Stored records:
<file path="src/rtl/evm_tally.sv">
// Vote tally for a 4-candidate poll: counts locked votes, picks the winner on close,
// then streams per-candidate counts over a valid/ready result port.
module evm_tally #(
  parameter int unsigned CNT_W     = 4,
  parameter int unsigned MAX_VOTES = 8
) (
  input  logic             clk,
  input  logic             reset,
  input  logic             vote_valid,
  input  logic [1:0]       vote_option,
  input  logic             poll_close,
  input  logic             poll_open,
  input  logic             res_ready,
  output logic             vote_ack,
  output logic             vote_reject,
  output logic             res_valid,
  output logic [1:0]       res_cand,
  output logic [CNT_W-1:0] res_count,
  output logic             res_last,
  output logic [1:0]       winner,
  output logic             winner_valid,
  output logic             tie,
  output logic [CNT_W-1:0] total_votes,
  output logic             full,
  output logic             poll_active
);

  localparam int unsigned NUM_CAND = 4;

  typedef enum logic [1:0] {
    S_OPEN   = 2'd0,
    S_CLOSED = 2'd1,
    S_REPORT = 2'd2,
    S_DONE   = 2'd3
  } state_t;

  state_t           state_q, state_d;
  logic [CNT_W-1:0] cnt_q [NUM_CAND];
  logic [1:0]       beat_q;
  logic [1:0]       win_c;
  logic             tie_c;
  logic [CNT_W-1:0] best_c;
  logic [2:0]       n_max_c;
  logic             accept_c;

  // State register
  always_ff @(posedge clk or negedge reset) begin
    if (!reset) state_q <= S_OPEN;
    else        state_q <= state_d;
  end

  // Next-state logic; a vote in the closing cycle is still counted by the datapath
  always_comb begin
    state_d = state_q;
    case (state_q)
      S_OPEN:   if (poll_close) state_d = S_CLOSED;
      S_CLOSED: state_d = S_REPORT;
      S_REPORT: if (res_ready && beat_q == 2'd3) state_d = S_DONE;
      S_DONE:   if (poll_open) state_d = S_OPEN;
      default:  state_d = S_OPEN;
    endcase
  end

  // Winner search: strict greater-than keeps the lowest index on ties
  always_comb begin
    win_c   = 2'd0;
    best_c  = cnt_q[0];
    n_max_c = 3'd0;
    for (int i = 1; i < NUM_CAND; i++) begin
      if (cnt_q[i] > best_c) begin
        best_c = cnt_q[i];
        win_c  = 2'(i);
      end
    end
    for (int i = 0; i < NUM_CAND; i++) begin
      if (cnt_q[i] == best_c) n_max_c = n_max_c + 3'd1;
    end
    tie_c = (n_max_c >= 3'd2);
  end

  assign full     = (total_votes == CNT_W'(MAX_VOTES));
  assign accept_c = vote_valid && (state_q == S_OPEN) && !full;

  // Counters, vote responses and result registers
  always_ff @(posedge clk or negedge reset) begin
    if (!reset) begin
      for (int i = 0; i < NUM_CAND; i++) cnt_q[i] <= '0;
      total_votes  <= '0;
      beat_q       <= 2'd0;
      winner       <= 2'd0;
      tie          <= 1'b0;
      winner_valid <= 1'b0;
      vote_ack     <= 1'b0;
      vote_reject  <= 1'b0;
    end else begin
      vote_ack    <= accept_c;
      vote_reject <= vote_valid && !accept_c;
      if (accept_c) begin
        cnt_q[vote_option] <= cnt_q[vote_option] + CNT_W'(1);
        total_votes        <= total_votes + CNT_W'(1);
      end
      case (state_q)
        S_CLOSED: begin
          winner       <= win_c;
          tie          <= tie_c;
          winner_valid <= 1'b1;
          beat_q       <= 2'd0;
        end
        S_REPORT: begin
          if (res_ready) beat_q <= beat_q + 2'd1;
        end
        S_DONE: begin
          if (poll_open) begin
            for (int i = 0; i < NUM_CAND; i++) cnt_q[i] <= '0;
            total_votes  <= '0;
            winner       <= 2'd0;
            tie          <= 1'b0;
            winner_valid <= 1'b0;
          end
        end
        default: ;
      endcase
    end
  end

  assign poll_active = (state_q == S_OPEN);
  assign res_valid   = (state_q == S_REPORT);
  assign res_cand    = res_valid ? beat_q : 2'd0;
  assign res_count   = res_valid ? cnt_q[beat_q] : '0;
  assign res_last    = res_valid && (beat_q == 2'd3);

endmodule

</file>
<file path="config.mk">
export PLATFORM = sky130hd
export DESIGN_NAME = evm_tally
export DESIGN_NICKNAME = d
export VERILOG_FILES = /design/src/rtl/evm_tally.sv
export SDC_FILE = /design/constraint.sdc
export NUM_CORES = 1
export LEC_CHECK = 0
export ABC_AREA = 1
export BUFFER_PORTS_ARGS = -buffer_cell sky130_fd_sc_hd__buf_2
export CAP_MARGIN = 40
export CELL_PAD_IN_SITES_DETAIL_PLACEMENT = 2
export CELL_PAD_IN_SITES_GLOBAL_PLACEMENT = 2
export CORE_MARGIN = 2
export CORE_UTILIZATION = 38
export CTS_BUF_LIST = sky130_fd_sc_hd__clkbuf_8
export DETAILED_ROUTE_END_ITERATION = 8
export HOLD_SLACK_MARGIN = 0.15
export PLACE_DENSITY = 0.95
export SETUP_SLACK_MARGIN = 0.3
export SYNTH_ARGS = -nofsm -noshare
export SYNTH_HDL_FRONTEND = slang
export SYNTH_SLANG_ARGS = --single-unit
</file>
<file path="constraint.sdc">
create_clock -name clk -period 15.8 [get_ports clk]
set_clock_uncertainty 0.2 [all_clocks]
set_input_delay 3.95 -clock clk [delete_from_list [all_inputs] [get_ports clk]]
set_output_delay 3.95 -clock clk [all_outputs]
set_load 0.05 [all_outputs]
</file>
# After elaboration in Yosys (flattened, before gate mapping)
# Cells that the tools add are included.
op_classes:
  n_addsub: 6
  reduce_logical: 14
  n_lt_le_gt_ge: 7
  muxes: 37
  n_bitwise: 2
  n_eq_ne: 13
ops:
  columns: ["cell", "count"]
  rows:
  - ["2-to-1 mux 16 bit", 3]
  - ["2-to-1 mux 4 bit", 12]
  - ["binary-select mux 4 bit (select 2 bit)", 2]
  - ["bitwise mux 16 bit", 1]
  - ["== test 4 bit", 4]
  - ["2-to-1 mux 2 bit", 7]
  - ["> comparator 4 bit", 3]
  - ["adder 3 x 1 -> 3 bit (second input constant)", 3]
  - ["2-to-1 mux 3 bit", 3]
  - ["adder 4 x 1 -> 4 bit (second input constant)", 2]
  - ["demux 4 bit (select 2 bit)", 1]
  - ["case mux 2 bit (2 select lines)", 2]
  - ["case mux 2 bit (4 select lines)", 1]
  - ["== test 2 bit (second input constant)", 3]
  - [">= comparator 3 bit (second input constant)", 2]
  - ["logical AND 1 bit", 6]
  - ["inequality test 2 bit (second input constant)", 3]
  - ["NOT 2 -> 3 bit", 2]
  - ["== test 4 bit (second input constant)", 1]
  - ["case mux 1 bit (2 select lines)", 2]
  - ["AND reduction 2 bit", 2]
  - ["nonzero test 2 bit", 2]
  - [">= comparator 3 x 2 -> 1 bit (second input constant)", 1]
  - ["less-than comparator 3 x 1 -> 1 bit (second input constant)", 1]
  - ["other kinds (7)", 10]
totals:
  output_inout_bits: 20
  in_bits: 8
  register_bits: 30

# Depth between registers and ports, before layout
logic_depth:
  ltp_word: 16
  mapped_depth: 44
  mapped_depth_nobuf: 44

# Least setup slack after synthesis
# No wires, ideal clock.
synth_timing:
  path_kind: "reg2out"
  startpoint: "register state_q[0]"
  endpoint: "output res_count[0]"
  setup_slack_ns: 9.498
  required_time_ns: 11.650
  arrival_ns: 2.152
  path_stages_with_launch: 6
  path_buffers: 1
  path_cell_list: "dfrtp_1 -> inv_1 -> ha_1 -> clkbuf_1 -> inv_1 -> a21oi_1"
synth_between:
  elab_chain_cells: 2
synth_rtl:
  columns: ["element", "line", "rtl"]
  rows:
  - ["start, declared", "37", "state_t state_q, state_d;"]
  - ["start signal, assigned", "49", "else state_q <= state_d;"]
  - ["== test 2 bit", "127", "assign res_valid = (state_q == S_REPORT);"]
  - ["via res_valid", "16", "output logic res_valid,"]
  - ["2-to-1 mux 4 bit", "129", "assign res_count = res_valid ? cnt_q[beat_q] : '0;"]
  - ["end, declared", "18", "output logic [CNT_W-1:0] res_count,"]
# The timed path passes the listed nets, and every way through them passes these cells.

# Worst setup path in the final report
layout_timing:
  startpoint: "register beat_q[0]"
  endpoint: "output res_count[0]"
layout_between:
  elab_chain_cells: 5
layout_rtl:
  columns: ["element", "line", "rtl"]
  rows:
  - ["start, declared", "39", "logic [1:0] beat_q;"]
  - ["start signal, assigned", "110", "if (res_ready) beat_q <= beat_q + 2'd1;"]
  - ["NOT 2 -> 3 bit (implied by the code)", "129", null]
  - ["binary-select mux 4 bit (select 2 bit)", "129", null]
  - ["2-to-1 mux 4 bit (implied by the code) (2 in series)", "129", null]
  - ["2-to-1 mux 4 bit", "129", null]
# No other way between the ends. The select of a mux whose other input is x is not followed.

THE PROBLEM:
From the records above, copy each line where the word "implied" can be found.

OUTPUT FOR THIS TASK:
  - ["NOT 2 -> 3 bit (implied by the code)", "129", null]
  - ["2-to-1 mux 4 bit (implied by the code) (2 in series)", "129", null]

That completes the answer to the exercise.